Yes. (currently your if clause is false.)
> And, yes, I believe that fix is needed. :) (This instance is creating a
> list in reverse order because we're reading the file in reverse order,
> thus it doesn't need a doubly linked list.)
Right.
> > // Count newlines in this chunk.
> > offset = list->len;
> > while (offset--) {
> > // If the last line ends with a newline, that one doesn't
> > count.
> > - if (!flag) {
> > - flag++;
> > -
> > - continue;
> > - }
> > + if (!flag) flag++;
> > // Start outputting data right after newline
> > - if (list->data[offset] == '\n' && !++lines) {
> > + else if (list->data[offset] == '\n' && !++lines) {
>
> Eh, ok.
>
> > offset++;
> > list->data += offset;
> > - list->len -= offset;
>
> offset was initialized to list->len which can't be zero or get_chunk()
> would have discarded it. Therefore, offset should never be > list->len
> so this can't reduce it to a negative number.
>
> Yet you decided to not adjust the length here, and instead complicate
> dump_chunk with knowledge of the structure layout. Why?
I gave a (very lame) explaination above.
> > - break;
> > + goto done;
> > }
>
> Which breaks us into a while(lines) loop, and we only got in here if
> !++lines so lines has to be 0 _after_ the increment, so the outer loop
> must also exit, so the goto is unnecessary.
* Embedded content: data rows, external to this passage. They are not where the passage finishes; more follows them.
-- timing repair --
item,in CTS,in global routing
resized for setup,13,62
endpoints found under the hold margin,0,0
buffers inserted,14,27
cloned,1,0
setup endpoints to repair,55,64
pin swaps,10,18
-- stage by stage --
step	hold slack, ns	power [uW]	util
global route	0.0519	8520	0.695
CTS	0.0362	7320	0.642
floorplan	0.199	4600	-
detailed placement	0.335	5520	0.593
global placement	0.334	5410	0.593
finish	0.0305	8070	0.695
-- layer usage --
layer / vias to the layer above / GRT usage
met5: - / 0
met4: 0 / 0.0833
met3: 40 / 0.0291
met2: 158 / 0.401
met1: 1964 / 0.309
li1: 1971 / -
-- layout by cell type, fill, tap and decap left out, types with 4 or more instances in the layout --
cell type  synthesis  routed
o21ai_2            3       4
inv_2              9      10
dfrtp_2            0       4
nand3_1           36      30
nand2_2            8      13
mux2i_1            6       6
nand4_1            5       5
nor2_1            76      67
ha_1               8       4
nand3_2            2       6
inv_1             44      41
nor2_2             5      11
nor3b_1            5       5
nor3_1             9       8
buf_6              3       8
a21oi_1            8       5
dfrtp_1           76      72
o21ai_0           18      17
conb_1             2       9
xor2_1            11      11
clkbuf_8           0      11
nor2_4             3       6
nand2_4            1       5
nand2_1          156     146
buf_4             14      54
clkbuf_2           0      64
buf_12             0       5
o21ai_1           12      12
===== config.mk =====
export PLATFORM = sky130hd
export DESIGN_NAME = rxohc_capture
export DESIGN_NICKNAME = d
export VERILOG_FILES = /design/src/rxohc_pkg.sv /design/src/rxohc_capture.sv
export SDC_FILE = /design/constraint.sdc
export NUM_CORES = 1
export LEC_CHECK = 0
export BUFFER_PORTS_ARGS = -buffer_cell sky130_fd_sc_hd__buf_2
export CORE_MARGIN = 4
export CORE_UTILIZATION = 47
export CTS_CLUSTER_SIZE = 12
export DETAILED_ROUTE_END_ITERATION = 10
export GPL_ROUTABILITY_DRIVEN = 1
export PLACE_DENSITY = 0.79
export REMOVE_ABC_BUFFERS = 1
export SYNTH_ARGS = -nofsm -noshare
export SYNTH_HDL_FRONTEND = slang
export SYNTH_SLANG_ARGS = --single-unit

===== constraint.sdc =====
create_clock -name sys_clk_i -period 1.5 [get_ports sys_clk_i]
set_input_delay 0.15 -clock sys_clk_i [delete_from_list [all_inputs] [get_ports sys_clk_i]]
set_output_delay 0.15 -clock sys_clk_i [all_outputs]
set_load 0.01 [all_outputs]

===== src/rxohc_pkg.sv =====
// package for the receive overhead capture register bank
package rxohc_pkg;
   localparam int                   RXOHC_ADDR_W      = 12;
   localparam int                   RXOHC_DATA_W      = 8;
   // register offsets; T1 link registers share the three lowest E1 offsets
   localparam logic [11:0]          RXOHC_OFS_ALIGN   = 12'h064;
   localparam logic [11:0]          RXOHC_OFS_NALIGN  = 12'h065;
   localparam logic [11:0]          RXOHC_OFS_SI_EVEN = 12'h066;
   localparam logic [11:0]          RXOHC_OFS_SI_ODD  = 12'h067;
   localparam logic [11:0]          RXOHC_OFS_RALARM  = 12'h068;
   localparam logic [11:0]          RXOHC_OFS_SA4     = 12'h069;
   localparam logic [11:0]          RXOHC_OFS_SA5     = 12'h06A;
   localparam logic [11:0]          RXOHC_OFS_SA6     = 12'h06B;
   localparam logic [11:0]          RXOHC_OFS_SA7     = 12'h06C;
   localparam logic [11:0]          RXOHC_OFS_SLC1    = 12'h064;
   localparam logic [11:0]          RXOHC_OFS_SLC2    = 12'h065;
   localparam logic [11:0]          RXOHC_OFS_SLC3    = 12'h066;
   localparam logic [7:0]           RXOHC_RST_VAL     = 8'h00;
   localparam logic [6:0]           RXOHC_FAS_PATTERN = 7'h1B;
   localparam logic                 RXOHC_MODE_T1     = 1'b0;
   localparam logic                 RXOHC_MODE_E1     = 1'b1;
   localparam logic [7:0]           RXOHC_UNMAPPED    = 8'h00;
   localparam int                   RXOHC_FRAME_W     = 4;
endpackage : rxohc_pkg


===== src/rxohc_capture.sv =====
// receive overhead capture register bank: E1 timeslot-0 words and T1 SLC-96 link bits
//
// Operation
// In E1 mode the align-frame word shows the received international bit in bit 7 and the FAS 0011011 below it.
// In E1 mode the non-align-frame word holds Si, the fixed one, remote alarm and Sa4..Sa8 from bit 7 down.
// International bits of even frames 14..0 are gathered into one byte, frame 14 in bit 7 down to frame 0 in bit 0.
// International bits of odd frames 15..1 are gathered into one byte, frame 15 in bit 7 down to frame 1 in bit 0.
// Remote alarm bits of odd frames 15..1 are gathered into one byte, frame 15 in bit 7.
// Sa4, Sa5 and Sa6 each have a byte holding that bit from odd frames 15..1, frame 15 in bit 7.
// In T1 mode the three lowest addresses read the three SLC-96 link bytes instead of the E1 words.
// The receiver mode input selects the T1 (0) or E1 (1) meaning of the shared addresses.
// An Sa7 byte is laid out like the other spare-bit bytes.
// Bits update only on frames received in alignment, all registers reset to zero, host writes are ignored.
//
// The plain strobed port was left to the implementer.
`timescale 1ns/1ps
`default_nettype none
module rxohc_capture
   import rxohc_pkg::*;
(
   // clock and reset
   input  wire logic                         sys_clk_i,
   input  wire logic                         resetn_i,
   // register port
   input  wire logic [RXOHC_ADDR_W-1:0]      reg_addr_i,
   input  wire logic [RXOHC_DATA_W-1:0]      reg_wdata_i,
   input  wire logic                         reg_wr_i,
   input  wire logic                         reg_rd_i,
   output logic      [RXOHC_DATA_W-1:0]      reg_rdata_o,
   // receiver mode and alignment state
   input  wire logic                         receiver_line_standard_select_i,
   input  wire logic                         frame_aligned_i,
   // E1 timeslot-0 byte, one strobe per received frame
   input  wire logic                         e1_ts0_valid_i,
   input  wire logic [RXOHC_FRAME_W-1:0]     e1_frame_num_i,
   input  wire logic [7:0]                   e1_ts0_byte_i,
   // T1 SLC-96 link bytes, one strobe per completed superframe
   input  wire logic                         slc_valid_i,
   input  wire logic [7:0]                   slc_first_i,
   input  wire logic [7:0]                   slc_second_i,
   input  wire logic [7:0]                   slc_third_i
);
   import rxohc_pkg::*;

   // capture registers, all read-only to the host
   logic [7:0] align_frame_word_r;
   logic [7:0] non_align_frame_word_r;
   logic [7:0] intl_bits_even_frames_r;
   logic [7:0] intl_bits_odd_frames_r;
   logic [7:0] remote_alarm_odd_frames_r;
   logic [7:0] spare_four_odd_frames_r;
   logic [7:0] spare_five_odd_frames_r;
   logic [7:0] spare_six_odd_frames_r;
   logic [7:0] spare_seven_odd_frames_r;
   logic [7:0] slc_link_bits_first_r;
   logic [7:0] slc_link_bits_second_r;
   logic [7:0] slc_link_bits_third_r;
   logic [7:0] reg_rdata_r;
   logic [7:0] rdata_nxt;

   // next values, one per capture register; the hold lives here, not in the flip-flops
   wire  [7:0] align_frame_word_nxt;
   wire  [7:0] non_align_frame_word_nxt;
   wire  [7:0] intl_bits_even_frames_nxt;
   wire  [7:0] intl_bits_odd_frames_nxt;
   wire  [7:0] remote_alarm_odd_frames_nxt;
   wire  [7:0] spare_four_odd_frames_nxt;
   wire  [7:0] spare_five_odd_frames_nxt;
   wire  [7:0] spare_six_odd_frames_nxt;
   wire  [7:0] spare_seven_odd_frames_nxt;
   wire  [7:0] slc_link_bits_first_nxt;
   wire  [7:0] slc_link_bits_second_nxt;
   wire  [7:0] slc_link_bits_third_nxt;

   // bit position within a gathered byte: frame 15/14 lands in bit 7
   function automatic logic [2:0] frame_slot(input logic [RXOHC_FRAME_W-1:0] frame);
      frame_slot = frame[3:1];
   endfunction : frame_slot

   // one-hot slot decode, used by every gathered byte
   function automatic logic [7:0] slot_onehot(input logic [RXOHC_FRAME_W-1:0] frame);
      slot_onehot = 8'h01 << frame_slot(frame);
   endfunction : slot_onehot

   // one register select, shared by every entry of the read map
   function automatic logic addr_hit(input logic [RXOHC_ADDR_W-1:0] addr, input logic [11:0] offset);
      addr_hit = (addr == offset);
   endfunction : addr_hit

   // capture only while aligned; a frame taken out of alignment would poison the bytes
   wire        is_e1        = (receiver_line_standard_select_i == RXOHC_MODE_E1);
   wire        e1_take      = e1_ts0_valid_i & frame_aligned_i & is_e1;
   wire        slc_take     = slc_valid_i & frame_aligned_i & ~is_e1;
   wire        fas_frame    = ~e1_frame_num_i[0];
   wire        even_take    = e1_take & fas_frame;
   wire        odd_take     = e1_take & ~fas_frame;
   wire [7:0]  slot_sel     = slot_onehot(e1_frame_num_i);

   // fields of the timeslot-0 byte, first received bit in bit 7
   wire        si_bit       = e1_ts0_byte_i[7];
   wire        ra_bit       = e1_ts0_byte_i[5];
   wire        sa4_bit      = e1_ts0_byte_i[4];
   wire        sa5_bit      = e1_ts0_byte_i[3];
   wire        sa6_bit      = e1_ts0_byte_i[2];
   wire        sa7_bit      = e1_ts0_byte_i[1];

   // the word registers keep the whole received byte; the FAS field shows the pattern as received
   assign align_frame_word_nxt     = even_take ? {si_bit, e1_ts0_byte_i[6:0]} : align_frame_word_r;
   assign non_align_frame_word_nxt = odd_take ? e1_ts0_byte_i : non_align_frame_word_r;

   // gathered bytes: each bit is rewritten only in its own frame of the multiframe
   // frame n lands in slot n/2, so both halves of the multiframe share one slot decode
   genvar g;
   generate
      for (g = 0; g < 8; g++)
      begin : g_si_even
         assign intl_bits_even_frames_nxt[g] = (even_take && slot_sel[g]) ? si_bit : intl_bits_even_frames_r[g];
      end

      for (g = 0; g < 8; g++)
      begin : g_si_odd
         assign intl_bits_odd_frames_nxt[g] = (odd_take && slot_sel[g]) ? si_bit : intl_bits_odd_frames_r[g];
      end

      for (g = 0; g < 8; g++)
      begin : g_alarm
         assign remote_alarm_odd_frames_nxt[g] = (odd_take && slot_sel[g]) ? ra_bit : remote_alarm_odd_frames_r[g];
      end

      for (g = 0; g < 8; g++)
      begin : g_sa4
         assign spare_four_odd_frames_nxt[g] = (odd_take && slot_sel[g]) ? sa4_bit : spare_four_odd_frames_r[g];
      end

      for (g = 0; g < 8; g++)
      begin : g_sa5
         assign spare_five_odd_frames_nxt[g] = (odd_take && slot_sel[g]) ? sa5_bit : spare_five_odd_frames_r[g];
      end

      for (g = 0; g < 8; g++)
      begin : g_sa6
         assign spare_six_odd_frames_nxt[g] = (odd_take && slot_sel[g]) ? sa6_bit : spare_six_odd_frames_r[g];
      end

      for (g = 0; g < 8; g++)
      begin : g_sa7
         assign spare_seven_odd_frames_nxt[g] = (odd_take && slot_sel[g]) ? sa7_bit : spare_seven_odd_frames_r[g];
      end
   endgenerate

   // SLC-96 link bytes arrive already packed by the T1 framer
   assign slc_link_bits_first_nxt  = slc_take ? slc_first_i  : slc_link_bits_first_r;
   assign slc_link_bits_second_nxt = slc_take ? slc_second_i : slc_link_bits_second_r;
   assign slc_link_bits_third_nxt  = slc_take ? slc_third_i  : slc_link_bits_third_r;

   // every register loads its next value each cycle; reset clears all of them to zero
   // E1 word registers
   always_ff @(posedge sys_clk_i or negedge resetn_i)
   begin
      if (!resetn_i)
         align_frame_word_r <= RXOHC_RST_VAL;
      else
         align_frame_word_r <= align_frame_word_nxt;
   end

   always_ff @(posedge sys_clk_i or negedge resetn_i)
   begin
      if (!resetn_i)
         non_align_frame_word_r <= RXOHC_RST_VAL;
      else
         non_align_frame_word_r <= non_align_frame_word_nxt;
   end

   // gathered bytes
   always_ff @(posedge sys_clk_i or negedge resetn_i)
   begin
      if (!resetn_i)
         intl_bits_even_frames_r <= RXOHC_RST_VAL;
      else
         intl_bits_even_frames_r <= intl_bits_even_frames_nxt;
   end

   always_ff @(posedge sys_clk_i or negedge resetn_i)
   begin
      if (!resetn_i)
         intl_bits_odd_frames_r <= RXOHC_RST_VAL;
      else
         intl_bits_odd_frames_r <= intl_bits_odd_frames_nxt;
   end

   always_ff @(posedge sys_clk_i or negedge resetn_i)
   begin
      if (!resetn_i)
         remote_alarm_odd_frames_r <= RXOHC_RST_VAL;
      else
         remote_alarm_odd_frames_r <= remote_alarm_odd_frames_nxt;
   end

   always_ff @(posedge sys_clk_i or negedge resetn_i)
   begin
      if (!resetn_i)
         spare_four_odd_frames_r <= RXOHC_RST_VAL;
      else
         spare_four_odd_frames_r <= spare_four_odd_frames_nxt;
   end

   always_ff @(posedge sys_clk_i or negedge resetn_i)
   begin
      if (!resetn_i)
         spare_five_odd_frames_r <= RXOHC_RST_VAL;
      else
         spare_five_odd_frames_r <= spare_five_odd_frames_nxt;
   end

   always_ff @(posedge sys_clk_i or negedge resetn_i)
   begin
      if (!resetn_i)
         spare_six_odd_frames_r <= RXOHC_RST_VAL;
      else
         spare_six_odd_frames_r <= spare_six_odd_frames_nxt;
   end

   always_ff @(posedge sys_clk_i or negedge resetn_i)
   begin
      if (!resetn_i)
         spare_seven_odd_frames_r <= RXOHC_RST_VAL;
      else
         spare_seven_odd_frames_r <= spare_seven_odd_frames_nxt;
   end

   // T1 link bytes
   always_ff @(posedge sys_clk_i or negedge resetn_i)
   begin
      if (!resetn_i)
         slc_link_bits_first_r <= RXOHC_RST_VAL;
      else
         slc_link_bits_first_r <= slc_link_bits_first_nxt;
   end

   always_ff @(posedge sys_clk_i or negedge resetn_i)
   begin
      if (!resetn_i)
         slc_link_bits_second_r <= RXOHC_RST_VAL;
      else
         slc_link_bits_second_r <= slc_link_bits_second_nxt;
   end

   always_ff @(posedge sys_clk_i or negedge resetn_i)
   begin
      if (!resetn_i)
         slc_link_bits_third_r <= RXOHC_RST_VAL;
      else
         slc_link_bits_third_r <= slc_link_bits_third_nxt;
   end

   // read map; writes are accepted and dropped since every register is read-only
   // the three lowest addresses change meaning with the receiver mode
   wire        hit_align    = addr_hit(reg_addr_i, RXOHC_OFS_ALIGN);
   wire        hit_nalign   = addr_hit(reg_addr_i, RXOHC_OFS_NALIGN);
   wire        hit_si_even  = addr_hit(reg_addr_i, RXOHC_OFS_SI_EVEN);

   wire        hit_si_odd   = addr_hit(reg_addr_i, RXOHC_OFS_SI_ODD);
   wire        hit_ralarm   = addr_hit(reg_addr_i, RXOHC_OFS_RALARM);
   wire        hit_sa4      = addr_hit(reg_addr_i, RXOHC_OFS_SA4);
   wire        hit_sa5      = addr_hit(reg_addr_i, RXOHC_OFS_SA5);
   wire        hit_sa6      = addr_hit(reg_addr_i, RXOHC_OFS_SA6);
   wire        hit_sa7      = addr_hit(reg_addr_i, RXOHC_OFS_SA7);

   // shared addresses
   wire [7:0]  word_first   = is_e1 ? align_frame_word_r      : slc_link_bits_first_r;
   wire [7:0]  word_second  = is_e1 ? non_align_frame_word_r  : slc_link_bits_second_r;
   wire [7:0]  word_third   = is_e1 ? intl_bits_even_frames_r : slc_link_bits_third_r;

   // unmapped addresses fall through to zero since no select is set
   assign rdata_nxt = ({8{hit_align}}   & word_first)
                    | ({8{hit_nalign}}  & word_second)
                    | ({8{hit_si_even}} & word_third)
                    | ({8{hit_si_odd}}  & intl_bits_odd_frames_r)
                    | ({8{hit_ralarm}}  & remote_alarm_odd_frames_r)
                    | ({8{hit_sa4}}     & spare_four_odd_frames_r)
                    | ({8{hit_sa5}}     & spare_five_odd_frames_r)
                    | ({8{hit_sa6}}     & spare_six_odd_frames_r)
                    | ({8{hit_sa7}}     & spare_seven_odd_frames_r)
                    | RXOHC_UNMAPPED;

   // read data stands for exactly one cycle after the strobe
   // returning to zero keeps a late sample from mistaking stale data for an answer
   always_ff @(posedge sys_clk_i or negedge resetn_i)
   begin
      if (!resetn_i)
         reg_rdata_r <= RXOHC_RST_VAL;
      else if (reg_rd_i)
         reg_rdata_r <= rdata_nxt;
      else
         reg_rdata_r <= RXOHC_RST_VAL;
   end

   // write port is ignored; these wires only keep the unused inputs visible
   wire unused_wr = reg_wr_i ^ (^reg_wdata_i);

   assign reg_rdata_o = reg_rdata_r;

endmodule : rxohc_capture
`default_nettype wire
Sorry, that's a remnant of a previous version. (I wasn't sure whether the
code was right in the case that the last line doesn't end with a newline.)
> > }
> > }
> >
> > +done:
> > // Output stored data
> > llist_traverse(list, dump_chunk);
> >
> > @@ -143,58 +142,54 @@
> > // Are we measuring from the end of the file?
>
> I thought the non-lseek tail case was already working? (Are there bugs
> in both?)
In some cases... On the contrary, I had produced a reproducible segfault
in the non-lseek logic and unexpectedly found a bug in the lseek logic.
> The diffstat on this last hunk is:
>
> onen--- | 64
> ++++++++++++++++++++++++++++++----------------------------------
> 1 file changed, 30 insertions(+), 34 deletions(-)
>
> So a net savings of 4 lines, while adding a new intermediate structure.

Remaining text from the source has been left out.